Task to carry out: Only certain lines below are wanted: those starting at the line containing "5_1_grt,0.147,0.126" and ending at the line containing "[logic make-up (layout", both included, each retyped exactly.
┏━━
--- src/rtl/uarch_rst_sequencer_pkg.sv ---
// Shared types and helpers for the fence.t microarchitectural-reset sequencer.
package uarch_rst_sequencer_pkg;

  typedef enum logic [2:0] {
    IDLE,
    FLUSH,
    DRAIN,
    RST,
    INIT
  } fence_t_seq_state_e;

  function automatic int unsigned max3(input int unsigned a, input int unsigned b,
                                       input int unsigned c);
    int unsigned m;
    m = (a > b) ? a : b;
    return (m > c) ? m : c;
  endfunction

endpackage

--- src/rtl/uarch_rst_sequencer_counter.sv ---
// Generic loadable up/down counter; load has priority over counting.
module uarch_rst_sequencer_counter #(
  parameter int unsigned WIDTH = 32
) (
  input  logic             clk_i,
  input  logic             rst_i,
  input  logic             en_i,
  input  logic             load_i,
  input  logic             down_i,
  input  logic [WIDTH-1:0] d_i,
  output logic [WIDTH-1:0] q_o
);

  always_ff @(posedge clk_i) begin
    if (rst_i) begin
      q_o <= '0;
    end else if (load_i) begin
      q_o <= d_i;
    end else if (en_i) begin
      q_o <= down_i ? q_o - WIDTH'(1) : q_o + WIDTH'(1);
    end
  end

endmodule
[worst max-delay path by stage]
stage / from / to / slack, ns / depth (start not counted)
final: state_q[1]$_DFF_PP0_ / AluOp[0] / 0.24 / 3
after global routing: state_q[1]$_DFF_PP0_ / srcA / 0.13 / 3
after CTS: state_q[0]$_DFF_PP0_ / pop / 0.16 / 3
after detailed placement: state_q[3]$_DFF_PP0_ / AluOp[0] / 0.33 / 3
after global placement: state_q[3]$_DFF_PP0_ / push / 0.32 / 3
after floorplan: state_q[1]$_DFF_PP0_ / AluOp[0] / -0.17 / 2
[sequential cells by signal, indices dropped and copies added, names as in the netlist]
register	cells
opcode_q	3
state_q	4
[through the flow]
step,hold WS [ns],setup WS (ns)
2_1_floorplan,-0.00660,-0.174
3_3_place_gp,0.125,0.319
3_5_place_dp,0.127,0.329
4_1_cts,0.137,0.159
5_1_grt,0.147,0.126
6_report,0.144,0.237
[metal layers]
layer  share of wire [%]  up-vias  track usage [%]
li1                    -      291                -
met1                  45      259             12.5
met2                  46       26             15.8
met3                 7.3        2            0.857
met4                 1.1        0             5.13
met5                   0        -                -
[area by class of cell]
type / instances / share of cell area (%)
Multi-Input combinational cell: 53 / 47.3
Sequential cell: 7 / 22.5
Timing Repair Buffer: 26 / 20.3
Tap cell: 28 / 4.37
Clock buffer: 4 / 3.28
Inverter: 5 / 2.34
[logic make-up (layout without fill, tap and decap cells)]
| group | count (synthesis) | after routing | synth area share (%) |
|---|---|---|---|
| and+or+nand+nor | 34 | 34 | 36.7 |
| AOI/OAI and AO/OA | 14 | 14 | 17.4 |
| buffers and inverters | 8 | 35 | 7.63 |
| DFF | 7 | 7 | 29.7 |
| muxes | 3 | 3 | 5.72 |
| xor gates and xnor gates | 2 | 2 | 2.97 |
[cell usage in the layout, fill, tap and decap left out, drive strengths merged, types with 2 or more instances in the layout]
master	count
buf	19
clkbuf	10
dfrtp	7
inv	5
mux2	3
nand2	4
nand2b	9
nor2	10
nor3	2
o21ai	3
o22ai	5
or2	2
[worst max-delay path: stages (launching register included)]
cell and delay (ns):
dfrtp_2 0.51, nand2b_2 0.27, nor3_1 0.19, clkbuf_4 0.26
┗━━
Answer space:
5_1_grt,0.147,0.126
6_report,0.144,0.237
[metal layers]
layer  share of wire [%]  up-vias  track usage [%]
li1                    -      291                -
met1                  45      259             12.5
met2                  46       26             15.8
met3                 7.3        2            0.857
met4                 1.1        0             5.13
met5                   0        -                -
[area by class of cell]
type / instances / share of cell area (%)
Multi-Input combinational cell: 53 / 47.3
Sequential cell: 7 / 22.5
Timing Repair Buffer: 26 / 20.3
Tap cell: 28 / 4.37
Clock buffer: 4 / 3.28
Inverter: 5 / 2.34
[logic make-up (layout without fill, tap and decap cells)]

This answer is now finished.